Subject: Re: Q-Bus IDE controllers.
To: None <port-vax@NetBSD.ORG>
From: John Wilson <wilson@dbit.dbit.com>
List: port-vax
Date: 01/03/2000 21:24:33
>From: Brian D Chase <bdc@world.std.com>

>Does anyone have experience with building low-volume custom
>PCBs that won't cost us lots of money?

Yes, I've had *very* good luck with APC's (www.apcircuits.com) "proto 1"
service, which is cheap and has amazingly fast turnaround.  There are a
couple of catches -- no solder mask (no biggy when hand-assembling as long
as you're careful), no silk screen (well DEC didn't use that either), no
gold plated edge fingers, and all boards must be rectangular so you'd have
to cut out the funny notches by hand to make it fit a Q-bus slot.  Not at
all insurmountable though.

>Or does anyone know if there are
>suppliers somewhere which have old stashes of Q-Bus prototyping boards?

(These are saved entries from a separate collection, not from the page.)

What follows belongs to an exercise in optimizing a design on an open flow for small area, a short achievable clock period and few clock cycles per item; a production flow would make more cautious choices. Function was checked by simulation only, so behaviour that the tests miss may differ from the original. Power figures rest on the tool's default switching activity, not on a simulated workload.

<file path="config.mk">
export PLATFORM = sky130hd
export DESIGN_NAME = pov_panel_top
export DESIGN_NICKNAME = pov_panel_top
export VERILOG_FILES = /design/flow/design.v
export SDC_FILE = /design/flow/constraint.sdc
export NUM_CORES = 4
export LEC_CHECK = 0
export CAP_MARGIN = 20
export CORE_MARGIN = 2
export CORE_UTILIZATION = 30
export SLEW_MARGIN = 20
</file>
<file path="constraint.sdc">
create_clock -name core_clock -period 8.0 [get_ports {clk_in}]
set_input_delay 1.6000 -clock core_clock [delete_from_list [all_inputs] [get_ports {clk_in}]]
set_output_delay 1.6000 -clock core_clock [all_outputs]
set_load 0.01 [all_outputs]
</file>
<file path="design.v">
module host_regs (
   input  logic                  clk_in,
   input  logic                  rst_in,
   input  logic                  host_req,
   input  logic                  host_sel,      
   input  logic [(1 + $clog2(8) + $clog2(16))-1:0] host_addr,
   input  logic [(3 * 3)-1:0]  host_wdata,
   output logic                  host_ack,
   output logic                  pix_we,
   output logic [(1 + $clog2(8) + $clog2(16))-1:0] pix_addr,
   output logic [(3 * 3)-1:0]  pix_data,
   output logic                  ctrl_enable,
   output logic [8-1:0] ctrl_unit
);
   localparam logic H_IDLE = 1'b0;
   localparam logic H_ACK  = 1'b1;
   logic hstate;
   logic take;      
   assign take     = (hstate == H_IDLE) && host_req;
   assign host_ack = (hstate == H_ACK);    
   always_ff @(posedge clk_in) begin
      if (rst_in) begin
         hstate <= H_IDLE;
         pix_we <= 1'b0;
         ctrl_enable <= 1'b0;
         ctrl_unit   <= {{(8-1){1'b0}}, 1'b1};
      end else begin
         pix_we <= 1'b0;    
         case (hstate)
            H_IDLE: begin
               if (host_req) begin
                  hstate <= H_ACK;
                  if (host_sel == 1'b0) begin
                     ctrl_enable <= host_wdata[0];
                     ctrl_unit   <= host_wdata[(8 + 1)-1:1];
                  end else begin
                     pix_we <= 1'b1;    
                  end
               end
            end
            H_ACK: begin
               if (!host_req) begin
                  hstate <= H_IDLE;    
               end
            end
            default: begin
               hstate <= H_IDLE;
            end
         endcase
      end
   end
   always_ff @(posedge clk_in) begin
      if (take) begin
         pix_addr <= host_addr;
         pix_data <= host_wdata;
      end
   end
endmodule
module frame_memory (
   input  logic                  clk_in,
   input  logic                  pix_we,
   input  logic [(1 + $clog2(8) + $clog2(16))-1:0] pix_addr,
   input  logic [(3 * 3)-1:0]  pix_data,
   input  logic [$clog2(8)-1:0]  rd_row,
   output logic [(2 * (16 * (3 * 3)))-1:0] rd_data
);
   logic                 wr_half;
   logic [$clog2(8)-1:0] wr_row;
   logic [$clog2(16)-1:0] wr_col;
   assign {wr_half, wr_row, wr_col} = pix_addr;
   logic [(16 * (3 * 3))-1:0] bank0 [8];
   logic [(16 * (3 * 3))-1:0] bank1 [8];
   always_ff @(posedge clk_in) begin
      if (pix_we && !wr_half) begin
         bank0[wr_row][wr_col*(3 * 3) +: (3 * 3)] <= pix_data;
      end
      if (pix_we && wr_half) begin
         bank1[wr_row][wr_col*(3 * 3) +: (3 * 3)] <= pix_data;
      end
   end
   always_ff @(posedge clk_in) begin
      rd_data <= {bank1[rd_row], bank0[rd_row]};
   end
endmodule
module scan_sequencer (
   input  logic                  clk_in,
   input  logic                  rst_in,
   input  logic                  enable,
   input  logic [(2 * (16 * (3 * 3)))-1:0] rd_data,
   input  logic                  line_ready,
   output logic [$clog2(8)-1:0]  rd_row,
   output logic                  line_valid,
   output logic [(2 * (16 * (3 * 3)))-1:0] line_data,
   output logic [$clog2(8)-1:0]  line_row
);
   localparam logic [1:0] S_READ    = 2'd0;    
   localparam logic [1:0] S_PRESENT = 2'd1;    
   localparam logic [1:0] S_HOLD    = 2'd2;    
   logic [1:0]           sstate;
   logic [$clog2(8)-1:0] cur_row;
   logic [$clog2(8)-1:0] next_row;
   logic                 capture;
   assign rd_row   = cur_row;    
   assign next_row = (cur_row == $clog2(8)'(8 - 1)) ? '0 : cur_row + 1'b1;
   assign capture  = (sstate == S_PRESENT) && enable;
   always_ff @(posedge clk_in) begin
      if (rst_in) begin
         sstate     <= S_READ;
         cur_row    <= '0;
         line_valid <= 1'b0;
      end else begin
         case (sstate)
            S_READ: begin
               sstate <= S_PRESENT;
            end
            S_PRESENT: begin
               if (enable) begin
                  line_valid <= 1'b1;
                  sstate     <= S_HOLD;
               end
            end
            S_HOLD: begin
               if (line_ready) begin    
                  line_valid <= 1'b0;
                  cur_row    <= next_row;
                  sstate     <= S_READ;
               end
            end
            default: begin
               sstate <= S_READ;
            end
         endcase
      end
   end
   always_ff @(posedge clk_in) begin
      if (capture) begin
         line_data <= rd_data;
         line_row  <= cur_row;
      end
   end
endmodule
module hub75_output (
   input  logic                  clk_in,
   input  logic                  rst_in,
   input  logic                  line_valid,
   input  logic [(2 * (16 * (3 * 3)))-1:0] line_data,
   input  logic [$clog2(8)-1:0]  line_row,
   input  logic [8-1:0] unit,
   output logic                  line_ready,
   output logic [2:0]            rgb0,
   output logic [2:0]            rgb1,
   output logic                  led_clk,
   output logic                  led_latch,
   output logic                  led_output_enable,
   output logic [$clog2(8)-1:0]  hub75_address
);
   localparam logic [1:0] O_IDLE    = 2'd0;    
   localparam logic [1:0] O_SHIFT   = 2'd1;    
   localparam logic [1:0] O_LATCH   = 2'd2;    
   localparam logic [1:0] O_DISPLAY = 2'd3;    
   logic [1:0]                 ostate;
   logic [(2 * (16 * (3 * 3)))-1:0]      line_q;      
   logic [$clog2(8)-1:0]       row_q;
   logic [8-1:0]      unit_q;      
   logic [(8 + 3 - 1)-1:0]      unit_ext;
   logic [$clog2(16)-1:0]       col;
   logic [$clog2(3)-1:0] plane;
   logic [(8 + 3 - 1)-1:0]      disp_cnt;
   logic                       accept;
   logic [(3 * 3)-1:0]       top_pix;
   logic [(3 * 3)-1:0]       bot_pix;
   assign line_ready = (ostate == O_IDLE);
   assign accept     = line_ready && line_valid;
   assign unit_ext   = {{(3-1){1'b0}}, unit_q};
   assign top_pix = line_q[col*(3 * 3) +: (3 * 3)];
   assign bot_pix = line_q[(16 * (3 * 3)) + col*(3 * 3) +: (3 * 3)];
   assign rgb0 = {top_pix[2*3 + plane], top_pix[3 + plane], top_pix[plane]};
   assign rgb1 = {bot_pix[2*3 + plane], bot_pix[3 + plane], bot_pix[plane]};
   always_ff @(posedge clk_in) begin
      if (rst_in) begin
         ostate            <= O_IDLE;
         col               <= '0;
         plane             <= '0;
         disp_cnt          <= '0;
         led_clk           <= 1'b0;
         led_latch         <= 1'b0;
         led_output_enable <= 1'b1;    
         hub75_address     <= '0;
      end else begin
         case (ostate)
            O_IDLE: begin
               if (line_valid) begin
                  ostate  <= O_SHIFT;
                  col     <= '0;
                  plane   <= '0;
                  led_clk <= 1'b0;
               end
            end
            O_SHIFT: begin
               if (!led_clk) begin
                  led_clk <= 1'b1;    
               end else begin
                  led_clk <= 1'b0;
                  if (col == $clog2(16)'(16 - 1)) begin
                     ostate        <= O_LATCH;
                     led_latch     <= 1'b1;
                     hub75_address <= row_q;
                  end else begin
                     col <= col + 1'b1;
                  end
               end
            end
            O_LATCH: begin
               led_latch         <= 1'b0;
               led_output_enable <= 1'b0;                 
               disp_cnt          <= unit_ext << plane;    
               ostate            <= O_DISPLAY;
            end
            O_DISPLAY: begin
               if (disp_cnt == 1) begin    
                  led_output_enable <= 1'b1;
                  col               <= '0;
                  if (plane == 3 - 1) begin
                     ostate <= O_IDLE;    
                  end else begin
                     plane  <= plane + 1'b1;
                     ostate <= O_SHIFT;
                  end
               end else begin
                  disp_cnt <= disp_cnt - 1'b1;
               end
            end
            default: begin
               ostate <= O_IDLE;
            end
         endcase
      end
   end
   always_ff @(posedge clk_in) begin
      if (accept) begin
         line_q <= line_data;
         row_q  <= line_row;
         unit_q <= (unit == '0) ? {{(8-1){1'b0}}, 1'b1} : unit;
      end
   end
endmodule
module pov_panel_top (
   input  logic                  clk_in,
   input  logic                  rst_in,
   input  logic                  host_req,
   input  logic                  host_sel,      
   input  logic [(1 + $clog2(8) + $clog2(16))-1:0] host_addr,     
   input  logic [(3 * 3)-1:0]  host_wdata,
   output logic                  host_ack,
   output logic [2:0]            rgb0,
   output logic [2:0]            rgb1,
   output logic                  led_clk,
   output logic                  led_latch,
   output logic                  led_output_enable,
   output logic [$clog2(8)-1:0]  hub75_address
);
   logic                  pix_we;
   logic [(1 + $clog2(8) + $clog2(16))-1:0] pix_addr;
   logic [(3 * 3)-1:0]  pix_data;
   logic                  ctrl_enable;
   logic [8-1:0] ctrl_unit;
   logic [$clog2(8)-1:0]  rd_row;
   logic [(2 * (16 * (3 * 3)))-1:0] rd_data;
   logic                  line_valid;
   logic                  line_ready;
   logic [(2 * (16 * (3 * 3)))-1:0] line_data;
   logic [$clog2(8)-1:0]  line_row;
   host_regs u_host_regs (
      .clk_in      (clk_in),
      .rst_in      (rst_in),
      .host_req    (host_req),
      .host_sel    (host_sel),
      .host_addr   (host_addr),
      .host_wdata  (host_wdata),
      .host_ack    (host_ack),
      .pix_we      (pix_we),
      .pix_addr    (pix_addr),
      .pix_data    (pix_data),
      .ctrl_enable (ctrl_enable),
      .ctrl_unit   (ctrl_unit)
   );
   frame_memory u_frame_memory (
      .clk_in   (clk_in),
      .pix_we   (pix_we),
      .pix_addr (pix_addr),
      .pix_data (pix_data),
      .rd_row   (rd_row),
      .rd_data  (rd_data)
   );
   scan_sequencer u_scan_sequencer (
      .clk_in     (clk_in),
      .rst_in     (rst_in),
      .enable     (ctrl_enable),
      .rd_data    (rd_data),
      .line_ready (line_ready),
      .rd_row     (rd_row),
      .line_valid (line_valid),
      .line_data  (line_data),
      .line_row   (line_row)
   );
   hub75_output u_hub75_output (
      .clk_in            (clk_in),
      .rst_in            (rst_in),
      .line_valid        (line_valid),
      .line_data         (line_data),
      .line_row          (line_row),
      .unit              (ctrl_unit),
      .line_ready        (line_ready),
      .rgb0              (rgb0),
      .rgb1              (rgb1),
      .led_clk           (led_clk),
      .led_latch         (led_latch),
      .led_output_enable (led_output_enable),
      .hub75_address     (hub75_address)
   );
endmodule
</file>
<file path="run.sh">
#!/bin/bash
# synth_recipe.tcl (not shown) runs the flow's synth.tcl, then flattens the netlist and writes it again
# the make line also repeats each setting of config.mk as NAME=value (left out here)
make -C /OpenROAD-flow-scripts/flow DESIGN_CONFIG=/design/flow/config.mk WORK_HOME=/design/flow/orfs CLKGATE_MAP_FILE= SYNTH_SCRIPT=/design/flow/synth_recipe.tcl finish
</file>
==> run notes <==
- Outcome: timing/DRC/antenna clean
- Worst-Skew Late Latency: roughly 900 ps
- Setup-failing EPs final: 0
- Wire length of the first global-routing pass: around 470 mm
- Die width: ~660 um
- Yosys warning count: 4
- Starting DRT DRC Count: 7511
- Cell Rows: 239
- Clock sinks: roughly 3200
- Min Tclk post-route: roughly 7600 ps
- Placer congestion estimate: approximately 0.94
- Layout cell share with drive strength beyond 1: 0.2830
- Highest-delay cell along the critical path: nor2_1
- Avg WL per Cell: 27.15 um
- FMAX: 0.1320 GHz
- Vert. Die Dim: about 660 um
- Area of the die: around 430000 sq um
- I/O Buffers: 33
- Setup_tns: 0 ps
- Startpoint types: flop
- Vias in the first global route: 62850
- Finished Cell Area: ~150000 sq um
- Register area share after synthesis: 0.7342
- Layout Nets: 6355
- DP Worst Slack: 1438 ps
- Fillers: between 30000 and 40000
- Number of I/O pins: 34
- Critical Path Fanout Max: 24
- Hold WS: between 300 and 400 ps
- Clk slew on worst S/H paths: 70 ps
- Max_slew headroom: 0.2129
- Multiplexer share of the synthesized area: 0.2007
- Largest net degree at the start of global routing: 158
- Initial core utilization: 0.3017
- CTS resizes: 0
- Final hold vios: 0
- Ranking of synthesized cells by area: edfxtp_1, mux4_2, dfxtp_1
- Mapped Cells: 6237
- Gr usage total: 0.1501
- Area growth from synthesis to layout: 13.74%
- Via count: 63070
- Syn Nets: about 6300
- Remaining Overflow, GRT: 0
- CTS tree: done
- Post-Synth Simple-Gate Area: 0.03279
- Post-detail-place hpwl: between 200 and 250 mm
- Hold Crit Class: flop to flop
- Slew Limit Fails: 0
- Synth area leader: edfxtp_1
- Worst path cell trace: buf_4 -> ha_4 -> ha_2 -> ha_1 -> ha_1 -> xor3_1 -> nor2_1 -> nand4_1 -> a41oi_1 -> a2bb2oi_1 -> o32a_1 -> clkdlybuf4s50_1
- RSZ-0062 raised after global routing: no
- Hold path startpoint: u_frame_memory.rd_data[281]
- CTS buffer count: between 300 and 400
- Clock root buffer: clkbuf_16
- Syn Area/Cell: 20.53 sq um
- Hold path cells: 0
- Reg2reg path depth: 4
- VDD IR max: roughly 0.00017 V
- Placed Area: about 130000 sq um
- Core region area: 424300 sq um
- Reg2Reg Setup Slack: 3910 ps
- Crit share post-route: 0.9468
- Worst setup margin: between 400 and 500 ps
- Worst EP arrival: just under 6000 ps
- H-tree depth: 5
- Worst hold path endpoint: u_scan_sequencer.line_data[281]
- Leading post-synthesis cells by instance count: edfxtp_1, mux4_2, nor2_1, dfxtp_1, mux2_2
- #FFs+latches synth: around 3200
- Worst path required time: ~6400 ps
- Synth cell types: 81
- Crit. Startpoint: u_hub75_output.col[3]
- Cell Pwr Density: about 240 nW/um^2
- # Post-CTS Setup Buffers: 0
- Complex-gate fraction of the synthesized area: 0.01532
- Final wirelength: around 330 mm
- Post-route ant nets: 0
- Synth Area in XOR/XNOR: 0.0004300
- Area of the mapped netlist: around 130000 sq um
- Via density: a little over 5
- WS Path Type: flop to output pin
- Max stage delay on crit path: roughly 800 ps
- Worst-Margin Slew: roughly 1200 ps
- Number of synthesized flops with an enable pin: 2911
- Initial antenna violation count: 41
- Drt pass-1 iters: 6
- Critical Path Sink Type: output pin
- Lkg Pwr: about 50 nW
- Asr flop ratio synth: 0
- Crit path top cell by count: ha_1
- Residual DRC count: 0
- Clock Skew: between 60 and 70 ps
- R2R Path End: u_frame_memory.bank0[0][66]
- Largest family of logic cells by synthesized area: multiplexers
- Hold Buf Count CTS: 0
- Synth top area share: 0.6827
- Clock Path Buffers: 4
- Synthesized-area fraction occupied by adder cells: 0.001368
- Critical R2R Launch: u_host_regs.pix_addr[1]
- Top_reg_cell synth: edfxtp_1
- Top-count cell post-synth: edfxtp_1
- Max Cap Violations: 0
- Post-layout util: 0.3432
-- worst max-delay path: cells and delay by family, from the launching register on --
family | cells | cell delay (ps)
AO/OA/AOI/OAI | 3 | 1090
XOR/XNOR | 1 | 500
adder cells (fa/ha/maj) | 4 | 1030
buffers and inverters | 2 | 860
flip-flops | 1 | 300
AND/OR/NAND/NOR | 2 | 1250
-- cells in the final DEF (no fill, tap or decap), types with 16 or more instances in the layout --
cell type	synthesis	layout
edfxtp_1	2911	2911
mux4_2	899	899
nor2_1	382	368
clkbuf_16	0	337
mux2_2	327	327
dfxtp_1	329	323
nand2_1	179	178
mux2i_1	161	161
and2_1	152	151
clkbuf_1	197	89
buf_4	30	89
a21oi_1	60	60
clkinv_2	0	55
clkbuf_8	0	43
o21ai_0	38	37
nand3_1	36	35
diode_2	0	33
clkdlybuf4s50_1	0	32
clkinv_1	4	31
nor3_1	29	27
nor2b_1	29	26
a211oi_1	24	24
nand2b_1	21	21
buf_12	2	18
a22oi_1	17	17
nand4_1	17	17
o211ai_1	16	16
bufinv_16	0	16
-- flip-flops by register name, summed over array words and instances, names as in the netlist, 3 cells and up --
| name | count |
|---|---|
| u_scan_sequencer.cur_row | 3 |
| u_hub75_output.row_q | 3 |
| u_host_regs.ctrl_unit | 8 |
| u_frame_memory.bank0 | 1152 |
| u_hub75_output.disp_cnt | 10 |
| u_hub75_output.hub75_address | 3 |
| u_frame_memory.bank1 | 1152 |
| u_scan_sequencer.line_row | 3 |
| u_scan_sequencer.line_data | 288 |
| u_host_regs.pix_addr | 8 |
| u_frame_memory.rd_data | 288 |
| u_host_regs.pix_data | 9 |
| u_hub75_output.unit_q | 8 |
| u_hub75_output.line_q | 288 |
| u_hub75_output.col | 4 |
-- worst max path at each step --
stage,end,cells past startpoint
after floorplan,u_hub75_output.line_q[0],4
after global placement,rgb1[1],12
after detailed placement,rgb1[1],12
after CTS,rgb1[1],12
after global routing,rgb1[1],12
final,rgb1[0],12
-- where the power goes --
part / switching [W] / internal, W
sequential: 0.000125 / 0.0183
combinational: 0.000715 / 0.000382
clock: 0.00640 / 0.00875
-- per-stage QoR --
stage | std cells | power [W]
floorplan | 6237 | 0.01944
global placement | 11650 | 0.01989
detailed placement | 11650 | 0.01990
CTS | 12250 | 0.03498
global route | 12260 | 0.03567
finish | 12290 | 0.03470
-- per-layer routing --
metal | vias up | share of wire | track usage
met3 | 549 | 0.087 | 0.02857
met2 | 3101 | 0.47 | 0.2368
li1 | 25870 | - | -
met4 | 6 | 0.030 | 0.04612
met1 | 33550 | 0.41 | 0.2101
met5 | - | 0.00012 | 0
-- final cells by class --
class                      count  area, sq um  area share
inverter                      17        80.08   0.0005499
timing repair buffer         140         1354    0.009296
sequential                  3240        94020      0.6456
clock buffer                 469         9359     0.06427
clock inverter               136         1444    0.009915
multi-input combinational   2592        32200      0.2211
tap                         5663         7086     0.04865
antenna                       33        82.58   0.0005670
-- logic make-up after synthesis --
| logic type | after synthesis |
|---|---|
| and+or+nand+nor | 901 |
| adders and majority gates | 14 |
| xor gates and xnor gates | 3 |
| DFF | 3240 |
| muxes | 1393 |
| buffers and inverters | 405 |
| AOI/OAI and AO/OA | 281 |
Testbench counts, summed over its fixed seeds: cycles 24,768, lines 192.

## port drivers added, routing unchanged
The results above use ideal ports. As a check the final layout listed here was re-extracted and re-timed, cells and wires unchanged.
Step 1 assumes that a clkbuf_16 drives the clock port and a buf_2 every other input.
Step 2 moves the port delays by t, midway between the first and last clock arrival at a register: inputs arrive t later, outputs are due t later. That takes back most of the time a late clock gives input paths.
Slacks: ideal / step 1 / step 2; pairs: ideal / step 1.
t (ns): 1.007
slack for setup (ns): 0.426 / 0.309 / 1.316
worst setup path at the end: register to output
After both steps setup and hold are still met in this run. The setup slack of this run moves by -0.117 ns with the drivers and by +0.890 ns with both steps.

I bought a few of the Vector dual-height proto boards when they were still
available, but they ran up around $30 each before disappearing so they
weren't a very good deal (and no per-hole pads so they're really wire-wrap
only, which won't fit in a DEC backplane very well).  I always thought the
smart thing to do if you want to do a lot of hand-wired type stuff, would be
to do a PCB layout of *only* the edge connectors, and then attach those to
blank perfboard (which is *much* cheaper) using sheet metal (or scrap PCB
material with the copper etched off) and screws.  Never did anything about it
though, except for doing a PCB decal definition of the DEC edge fingers for
the PADS/PCB freeware package, with the even/odd offset pads and everything
(just like DEC's own boards).  And some place I have a dual-height board
outline done from the drawings in one of the DEC handbooks.